BEGIN
$ cat src/rtl/mbc_pkg.sv
package mbc_pkg;
  typedef enum logic [1:0] {PH_Q1 = 2'd0, PH_Q2 = 2'd1, PH_Q3 = 2'd2, PH_Q4 = 2'd3} phase_t;

  localparam logic [1:0] MODE_INTERNAL = 2'b00;
  localparam logic [1:0] MODE_PROC     = 2'b01;

  // Control-to-datapath strobes.
  typedef struct packed {
    logic loadPend;    // store incoming request in holding slot
    logic loadAct;     // move request into active registers
    logic actFromReq;  // active source is the incoming request
    logic driveBus;    // enable bus drivers
    logic selData;     // 1: write data on bus, 0: address
    logic captureRd;   // latch read result
    logic rdFromInt;   // read result from internal port
  } strobe_t;
endpackage

$ cat src/rtl/mbc_ctrl.sv
module mbc_ctrl
  import mbc_pkg::*;
(
  input  logic       clk,
  input  logic       rstN,
  input  logic [1:0] busMode,
  input  logic       reqValid,
  input  logic       reqWrite,
  input  logic       reqInternal,
  output strobe_t    strb,
  output logic       ale,
  output logic       oeN,
  output logic       wrN,
  output logic       done
);
  phase_t phase;
  logic   pendValid, pendWrite, pendInt;
  logic   actValid, actWrite, actShown, actInt;
  logic   isQ4, dataPhase, visible;
  logic   nextWrite, nextInt;

  assign isQ4      = (phase == PH_Q4);
  assign dataPhase = (phase == PH_Q3) || (phase == PH_Q4);
  assign nextWrite = reqValid ? reqWrite : pendWrite;
  assign nextInt   = reqValid ? reqInternal : pendInt;

  always_ff @(posedge clk or negedge rstN) begin
    if (!rstN) begin
      phase     <= PH_Q1;
      pendValid <= 1'b0;
      pendWrite <= 1'b0;
      pendInt   <= 1'b0;
      actValid  <= 1'b0;
      actWrite  <= 1'b0;
      actShown  <= 1'b0;
      actInt    <= 1'b0;
      done      <= 1'b0;
    end else begin
      phase <= phase_t'(phase + 2'd1);
      done  <= actValid && isQ4;
      if (isQ4) begin
        actValid  <= reqValid || pendValid;
        actWrite  <= nextWrite;
        actShown  <= (busMode != MODE_INTERNAL);
        actInt    <= (busMode == MODE_INTERNAL) || (busMode[1] && nextInt);
        pendValid <= 1'b0;
      end else if (reqValid) begin
        pendValid <= 1'b1;
        pendWrite <= reqWrite;
        pendInt   <= reqInternal;
      end
    end
  end

  assign visible = actValid && actShown;

  always_comb begin
    strb.loadPend   = reqValid && !isQ4;
    strb.loadAct    = isQ4;
    strb.actFromReq = reqValid;
    strb.driveBus   = visible && ((phase == PH_Q1) || (actWrite && dataPhase));
    strb.selData    = (phase != PH_Q1);
    strb.captureRd  = actValid && !actWrite && isQ4;
    strb.rdFromInt  = actInt;
    ale = visible && (phase == PH_Q1);
    oeN = !(visible && !actWrite && dataPhase);
    wrN = !(visible && actWrite && (phase == PH_Q3));
  end

  a_r9_no_contention: assert property (@(posedge clk) disable iff (!rstN)
    !(strb.driveBus && !oeN));
  a_r6_done_single: assert property (@(posedge clk) disable iff (!rstN)
    done |=> !done);
  a_r3_ale_in_q1: assert property (@(posedge clk) disable iff (!rstN)
    ale |=> (phase == PH_Q2));
  a_r5_wr_with_drive: assert property (@(posedge clk) disable iff (!rstN)
    !wrN |-> (strb.driveBus && oeN));
  a_r4_oe_read_only: assert property (@(posedge clk) disable iff (!rstN)
    !oeN |-> wrN);
  a_r2_phase_wrap: assert property (@(posedge clk) disable iff (!rstN)
    isQ4 |=> (phase == PH_Q1));
endmodule

$ cat src/rtl/mbc_datapath.sv
module mbc_datapath
  import mbc_pkg::*;
#(
  parameter int BUS_W = 16
) (
  input  logic             clk,
  input  logic             rstN,
  input  strobe_t          strb,
  input  logic [BUS_W-1:0] reqAddr,
  input  logic [BUS_W-1:0] reqWdata,
  input  logic [BUS_W-1:0] intRdata,
  input  logic [BUS_W-1:0] adIn,
  output logic [BUS_W-1:0] adOut,
  output logic             adOe,
  output logic [BUS_W-1:0] rdata
);
  logic [BUS_W-1:0] pendAddr, pendWdata, actAddr, actWdata;

  always_ff @(posedge clk or negedge rstN) begin
    if (!rstN) begin
      pendAddr  <= '0;
      pendWdata <= '0;
      actAddr   <= '0;
      actWdata  <= '0;
      rdata     <= '0;
    end else begin
      if (strb.loadPend) begin
        pendAddr  <= reqAddr;
        pendWdata <= reqWdata;
      end
      if (strb.loadAct) begin
        actAddr  <= strb.actFromReq ? reqAddr  : pendAddr;
        actWdata <= strb.actFromReq ? reqWdata : pendWdata;
      end
      if (strb.captureRd)
        rdata <= strb.rdFromInt ? intRdata : adIn;
    end
  end

  assign adOut = strb.selData ? actWdata : actAddr;
  assign adOe  = strb.driveBus;

  a_r5_rdata_hold: assert property (@(posedge clk) disable iff (!rstN)
    !strb.captureRd |=> $stable(rdata));
endmodule

$ cat src/rtl/mux_bus_ctrl.sv
module mux_bus_ctrl
  import mbc_pkg::*;
#(
  parameter int BUS_W = 16
) (
  input  logic             clk,
  input  logic             rstN,
  input  logic [1:0]       busMode,
  input  logic             reqValid,
  input  logic             reqWrite,
  input  logic             reqInternal,
  input  logic [BUS_W-1:0] reqAddr,
  input  logic [BUS_W-1:0] reqWdata,
  input  logic [BUS_W-1:0] intRdata,
  input  logic [BUS_W-1:0] adIn,
  output logic [BUS_W-1:0] adOut,
  output logic             adOe,
  output logic             ale,
  output logic             oeN,
  output logic             wrN,
  output logic             done,
  output logic [BUS_W-1:0] rdata
);
  strobe_t strb;

  mbc_ctrl uCtrl (
    .clk(clk), .rstN(rstN), .busMode(busMode), .reqValid(reqValid),
    .reqWrite(reqWrite), .reqInternal(reqInternal), .strb(strb),
    .ale(ale), .oeN(oeN), .wrN(wrN), .done(done)
  );

  mbc_datapath #(.BUS_W(BUS_W)) uDp (
    .clk(clk), .rstN(rstN), .strb(strb), .reqAddr(reqAddr),
    .reqWdata(reqWdata), .intRdata(intRdata), .adIn(adIn),
    .adOut(adOut), .adOe(adOe), .rdata(rdata)
  );
endmodule

$ cat config.mk
export PLATFORM = sky130hd
export DESIGN_NAME = mux_bus_ctrl
export DESIGN_NICKNAME = d
export VERILOG_FILES = /design/src/rtl/mbc_pkg.sv /design/src/rtl/mbc_ctrl.sv /design/src/rtl/mbc_datapath.sv /design/src/rtl/mux_bus_ctrl.sv
export SDC_FILE = /design/constraint.sdc
export NUM_CORES = 1
export LEC_CHECK = 0
export ABC_AREA = 1
export CAP_MARGIN = 20
export CORE_ASPECT_RATIO = 1.75
export CORE_MARGIN = 5
export CORE_UTILIZATION = 25
export CTS_CLUSTER_SIZE = 12
export DETAILED_ROUTE_END_ITERATION = 8
export GPL_ROUTABILITY_DRIVEN = 1
export GPL_TIMING_DRIVEN = 0
export PLACE_DENSITY = 0.46
export SLEW_MARGIN = 20
export SYNTH_ARGS = -nofsm -noshare
export SYNTH_HDL_FRONTEND = slang
export SYNTH_SLANG_ARGS = --single-unit
$ cat constraint.sdc
create_clock -name clk -period 1.4 [get_ports clk]
set_input_delay 0.28 -clock clk [delete_from_list [all_inputs] [get_ports clk]]
set_output_delay 0.28 -clock clk [all_outputs]
set_load 0.01 [all_outputs]
==> results of run 1 <==
-- where the power goes --
group / total [mW] / internal, mW / switching (mW)
combinational: 1.15 / 0.573 / 0.582
clock: 2.48 / 1.39 / 1.08
sequential: 3.04 / 2.87 / 0.166
-- worst paths after layout --
path                                       start  slack (ps)          endpoint
worst max-delay path              uCtrl.phase[0]        -400          adOut[7]
worst min-delay path                    reqValid         280   uDp.pendAddr[1]
worst max register to register    uCtrl.phase[1]          60      uDp.rdata[6]
worst min register to register  uDp.pendWdata[2]         470  uDp.pendWdata[2]
max in group asynchronous                   rstN         390    uCtrl.actValid
min in group asynchronous                   rstN         340      uDp.rdata[9]
-- cell families after synthesis --
family / after synthesis / share of synthesized area
buf+inv: 62 / 0.0763
fa+ha+maj: 4 / 0.0118
compound gates: 91 / 0.108
simple gates: 293 / 0.274
flops: 90 / 0.530
-- final cells by class --
class	instances	area, um2	share of cell area
plain buffers	32	267	0.0425
clock buffers	10	229	0.0365
clock inverters	6	65.1	0.0104
inverters	29	124	0.0197
multi-input cells	388	1870	0.298
flip-flops and latches	90	2250	0.359
well taps	227	284	0.0453
repair buffers	120	1180	0.188
repair inverters	1	6.26	0.000997
-- flip-flops by register name, summed over array words and instances, names as in the netlist --
signal and cells:
uCtrl.pendWrite 1, uCtrl.actShown 1, uCtrl.pendInt 1, uDp.pendAddr 16
uDp.rdata 16, uCtrl.actValid 1, uCtrl.phase 2, uDp.actAddr 16
uDp.actWdata 16, uCtrl.pendValid 1, uCtrl.done 1, uCtrl.actInt 1
uDp.pendWdata 16, uCtrl.actWrite 1
-- synth_stat cells (all sizes together) --
| cell | instances |
|---|---|
| inv | 28 |
| a21oi | 2 |
| clkbuf | 4 |
| dfrtp | 90 |
| ha | 4 |
| nand3 | 36 |
| clkinv | 1 |
| o21ai | 88 |
| nand2 | 220 |
| nor2 | 37 |
| o211ai | 1 |
| buf | 29 |
-- worst reg2reg max path, delay by kind of cell (launching register included) --
kind                     cells  cell delay (ps)
adder cells (fa/ha/maj)      1              190
buffers and inverters        3              410
flip-flops                   1              400
AND/OR/NAND/NOR              3              250
-- metrics by stage --
stage | utilization | power [mW] | hold slack, ps | area [um2]
2_1_floorplan | - | 3.53 | -15.6 | 4260
3_3_place_gp | 0.332 | 4.26 | 447 | 5610
3_5_place_dp | 0.334 | 4.28 | 118 | 5640
4_1_cts | 0.367 | 6.77 | 272 | 6180
5_1_grt | 0.372 | 7.02 | 303 | 6270
6_report | 0.372 | 6.67 | 281 | 6270
-- routing by layer --
metal	part of all wire	GRT usage	vias to the layer above
met5	0	0	-
met4	0.030	0.0586	0
met3	0.059	0.0322	24
met2	0.50	0.249	130
met1	0.41	0.173	1814
li1	-	-	1974
-- what timing repair did --
item / CTS / global route
resized for setup: 169 / 22
gates cloned: 2 / 0
buffers inserted: 8 / 3
pin swaps: 4 / 5
setup endpoints to repair: 80 / 89
hold endpoints to repair: 13 / 0
hold buffers: 1 / 0
==> qor.yml, run 1 <==
routing:
  route.detailed.drc: 0
  postRouteAntennaNets: 0
  routed_via_density: 4.37
  totalWireLength_mm: 14.2
  dr.pass1.iters: 4
  drt_first_iter_violations: 173
  route.vias.total: 3942
  wl_per_cell_um: 15.7
timing:
  tightest_slew_ps: 433
  fin_crit_sh: 1.29
  drv_slew: 0
  finalSetupTns_ps: -6970
  relSlewSlack: 0.712
  max_freq_ghz: 0.555
  fin_crit_ps: 1800
  finalHoldViolations: 0
  setup_viol: 20
  setup_slack_ps: -403
  rsz0062_at_grt: "yes"
  fin_skew_ps: 10.0
grt:
  overflow: 0
  antenna_found_initial: 0
  grt_start_max_net_pins: 78
  grt_first_pass_wirelength_mm: 22.1
  gr-usage-all-layers: 0.145
  grt_pass1_vias: 4162
yosys:
  yosysTopAreaCell: "dfrtp_1"
  ys_warn_count: 0
  synth_cell_types: 20
  syn_area_mm2: 0.00425
  synthTopCellsByArea: "dfrtp_1 (53%), nand2_1 (19%), o21ai_0 (6.7%)"
  synth_cells: 540
  syn_avg_cell_area_um2: 7.87
  ys_seq_elements: 90
  synth.top_cell.area_share: 0.530
  seq_area_frac_synth: 0.530
  synth_nets: 615
place:
  dp_hpwl_mm: 10.5
  gp_congestion: 0.795
  port_buffers: 106
  dp_slack_ps: -764
  dp_cells: 874
cells_and_area:
  drive_above_1_share: 0.172
  area_growth_pct: 47.7
  fin_nets: 746
  layout_commonest_cell: "nand2_1"
  finalNonFillerCells: 903
  final_cell_mix: "nand2_1 (199), dfrtp_1 (89), clkdlybuf4s50_1 (68)"
  diodes: 0
  nFillCells: 1815
status:
  violations: "setup timing"
  outcome: "finished with violations"
critical_path:
  path_depth: 7
  crit_chain: "inv_2 > ha_4 > inv_8 > buf_8 > nand2_4 > nand2_4 > buf_6"
  cpMostUsedCell: "nand2_4"
  reg2reg_depth: 7
  arrival_ps: 1520
  cp_top_family: "flip-flops"
  endpoint_kind: "output port"
  cp_max_fo: 6
  path_buf_inv: 4
  crit_slowest_cell: "dfrtp_1"
  cpPeakStageDelay_ps: 400
  cp.required_ps: 1120
  cp-start-kind: "flop"
  crit_type: "reg -> out"
clock_tree:
  clk_pin_slew_ps: 70
  cts_tree: "done"
  clk_path_buf_depth: 2
  htreeDepth: 3
  root_buffer: "clkbuf_16"
  clock_latency_ps: 350
  numCtsBuffers: 9
  clkSinkCount: 90
floorplan:
  fp.dieW_um: 109
  start_util: 0.252
  io_pins: 108
  core_mm2: 0.0169
  fp.dieH_um: 182
  rows: 63
  dieArea_mm2: 0.0198
pwr:
  power.density_mw_per_mm2: 1060
  p_leak_nw: 3.05
  max-vdd-ir-drop_v: 0.000453
flow_run:
  maxCapViolations: 0
min_path:
  min_path_type: "in -> reg"
  min_path_cells: 4
Power figures use the tool's default switching activity.
==> inputs of run 2 (changes only) <==
--- a/config.mk
+++ b/config.mk
@@ -14,7 +14,7 @@
 export DETAILED_ROUTE_END_ITERATION = 8
 export GPL_ROUTABILITY_DRIVEN = 1
 export GPL_TIMING_DRIVEN = 0
-export PLACE_DENSITY = 0.46
+export PLACE_DENSITY = 0.44
 export SLEW_MARGIN = 20
 export SYNTH_ARGS = -nofsm -noshare
 export SYNTH_HDL_FRONTEND = slang
==> constraint.sdc (replaced) <==
create_clock -name clk -period 2.02 [get_ports clk]
set_input_delay 0.404 -clock clk [delete_from_list [all_inputs] [get_ports clk]]
set_output_delay 0.404 -clock clk [all_outputs]
set_load 0.01 [all_outputs]
==> run 2 against run 1 <==
Effect of this change: the run now ends clean; clock skew shrank 2.6 ps; via count grew 0.13%; highest routed layer unchanged; sequential power shrank 31%; critical path depth grew 1; combinational power shrank 31%; die area is the same.
==> qor.yml, run 2 (synthesis gave the netlist of run 1 again) <==
cells_and_area:
  drive_above_1_share: 0.143  # -0.0285
  nFillCells: 1821  # +0.33%
  layout_commonest_cell: "nand2_1"
  stdcell_area_mm2: 0.00603  # -3.8%
  area_growth_pct: 42.0
  diodes: 0  # unchanged
  final_cell_mix: "nand2_1 (212), dfrtp_1 (89), clkdlybuf4s50_1 (85)"
  fin_nets: 748  # +0.27%
  finalNonFillerCells: 905  # +0.22%
timing:
  fin_crit_ps: 1980
  finalHoldViolations: 0  # unchanged
  max_freq_ghz: 0.505
  rsz0062_at_grt: "yes"
  fin_skew_ps: 7.37  # -2.63 ps
  drv_slew: 0  # unchanged
  setup_slack_ps: 41.0  # +444 ps
  finalSetupTns_ps: 0  # +6970 ps
  relSlewSlack: 0.639  # -0.0728
  fin_crit_sh: 0.980
  setup_viol: 0  # -100%
  tightest_slew_ps: 542  # +109 ps
  hold_ws_ps: 417  # +136 ps
clock_tree:
  clkSinkCount: 90  # unchanged
  numCtsBuffers: 9  # unchanged
  htreeDepth: 3  # unchanged
  clk_pin_slew_ps: 70  # about the same
  clk_path_buf_depth: 2  # unchanged
  cts_tree: "done"
  clock_latency_ps: 340  # about the same
  root_buffer: "clkbuf_16"
critical_path:
  reg2reg_depth: 7  # unchanged
  endpoint_kind: "output port"
  r2r_end: "uDp.actAddr[13]"
  reg2reg_from: "uCtrl.phase[0]"
  cp.required_ps: 1620  # +500 ps
  arrival_ps: 1580  # +60 ps
  reg2reg_slack_ps: 310  # +250 ps
  crit_type: "reg -> out"
  cp-start-kind: "flop"
  cp_max_fo: 8  # +2
place:
  dp_hpwl_mm: 10.8  # +2.7%
  dp_slack_ps: -419  # +345 ps
  gp_congestion: 0.766  # -3.7%
  dp_cells: 874  # unchanged
  port_buffers: 106  # unchanged
  dpl_cell_area_mm2: 0.00562  # -0.24%
min_path:
  min_path_cells: 4  # unchanged
  min_path_type: "in -> reg"
  hp-start: "reqValid"
  whs_endpoint: "uDp.pendAddr[1]"
routing:
  dr.pass1.iters: 4  # unchanged
  routed_via_density: 4.36  # about the same
  wl_per_cell_um: 15.8  # +0.70%
  totalWireLength_mm: 14.3  # +0.93%
  route.vias.total: 3947  # +0.13%
  postRouteAntennaNets: 0  # unchanged
  drt_first_iter_violations: 200  # +16%
  route.detailed.drc: 0  # unchanged
pwr:
  clkPwrFrac: 0.375  # +0.004
  power.density_mw_per_mm2: 769  # -28%
  internal_power_mw: 3.37  # -30%
  p_leak_nw: 2.96  # -2.9%
  pwr-share-comb: 0.170  # -0.003
  p_sw_mw: 1.27  # -31%
  p_seq_frac: 0.455  # about the same
  swShare: 0.274  # -0.00109
  max-vdd-ir-drop_v: 0.000344  # -24%
flow_run:
  maxCapViolations: 0  # unchanged
floorplan:
  rows: 63  # unchanged
  start_util: 0.252  # unchanged
  dieArea_mm2: 0.0198  # unchanged
  fp.dieH_um: 182  # unchanged
  core_mm2: 0.0169  # unchanged
  fp.dieW_um: 109  # unchanged
  io_pins: 108  # unchanged
grt:
  grt_start_max_net_pins: 67  # -14%
  antenna_found_initial: 0  # unchanged
  grt_first_pass_wirelength_mm: 22.4  # +1.4%
  gr-usage-all-layers: 0.146  # +0.00131
  grt_pass1_vias: 4212  # +1.2%
  overflow: 0  # unchanged
status:
  outcome: "complete, no violations"
[run 2: cell count changes in the layout (fill, tap and decap cells not counted), sizes merged]
cell and change:
inv -1, clkdlybuf4s50 +17, clkinv +2, clkbuf -1, buf +2, dlygate4sd2 -16, clkinvlp -1
[run 2: per-layer routing]
layer	vias to the layer above	GRT usage	routed length, um
li1	1973	-	-
met1	1833	0.172	5910
met2	124	0.264	7370
met3	17	0.0283	758
met4	0	0.0450	254
met5	-	0	0
[run 2: timing repair]
| action | CTS | global route |
|---|---|---|
| hold buffers | 1 | 0 |
| setup endpoints to repair | 20 | 17 |
| gates resized for setup | 83 | 22 |
| gates cloned | 1 | 0 |
| hold endpoints to repair | 24 | 0 |
| pin swaps | 2 | 4 |
| setup buffers | 9 | 4 |
[run 2: worst max-delay path, stage by stage (launching register included)]
cell	delay [ps]
dfrtp_1	390
inv_2	90
ha_4	130
buf_8	130
buf_6	130
buf_6	100
nand2_1	50
nand2_1	80
buf_2	130
[run 2: power groups by stage]
stage / clock (mW) / sequential [mW] / combinational, mW
6_report: 1.74 / 2.11 / 0.791
2_1_floorplan: 0 / 2.14 / 0.307
3_3_place_gp: 0 / 2.14 / 0.815
5_1_grt: 1.87 / 2.13 / 0.887
4_1_cts: 1.79 / 2.11 / 0.809
3_5_place_dp: 0 / 2.14 / 0.825
[run 2: area by class of cell]
| cell class | instances | area [um2] | area share |
|---|---|---|---|
| Inverter | 29 | 121 | 0.0201 |
| Clock inverter | 7 | 77.6 | 0.0129 |
| Buffer | 33 | 233 | 0.0386 |
| Clock buffer | 9 | 225 | 0.0373 |
| Multi-Input combinational cell | 388 | 1710 | 0.283 |
| Timing Repair Buffer | 122 | 1130 | 0.187 |
| Sequential cell | 90 | 2250 | 0.373 |
| Tap cell | 227 | 284 | 0.0471 |
[run 2: how the worst max path moves through the flow]
stage                              start           endpoint
after CTS                 uCtrl.phase[0]          adOut[10]
after global routing      uCtrl.phase[0]          adOut[10]
after global placement              rstN  uDp.pendWdata[12]
final                     uCtrl.phase[0]          adOut[10]
after detailed placement  uCtrl.phase[1]          adOut[14]
after floorplan           uCtrl.phase[0]                ale
[run 2: through the flow]
stage          utilization  power, mW
2_1_floorplan            -       2.45
3_3_place_gp         0.332       2.95
3_5_place_dp         0.333       2.97
4_1_cts              0.355       4.71
5_1_grt              0.358       4.89
6_report             0.358       4.64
END
▸ **How to complete this task**: Beginning with the very first line of the material above, give each line again exactly, ending with the line that contains "typedef struct packed".

▸ **Your solution**:
$ cat src/rtl/mbc_pkg.sv
package mbc_pkg;
  typedef enum logic [1:0] {PH_Q1 = 2'd0, PH_Q2 = 2'd1, PH_Q3 = 2'd2, PH_Q4 = 2'd3} phase_t;

  localparam logic [1:0] MODE_INTERNAL = 2'b00;
  localparam logic [1:0] MODE_PROC     = 2'b01;

  // Control-to-datapath strobes.
  typedef struct packed {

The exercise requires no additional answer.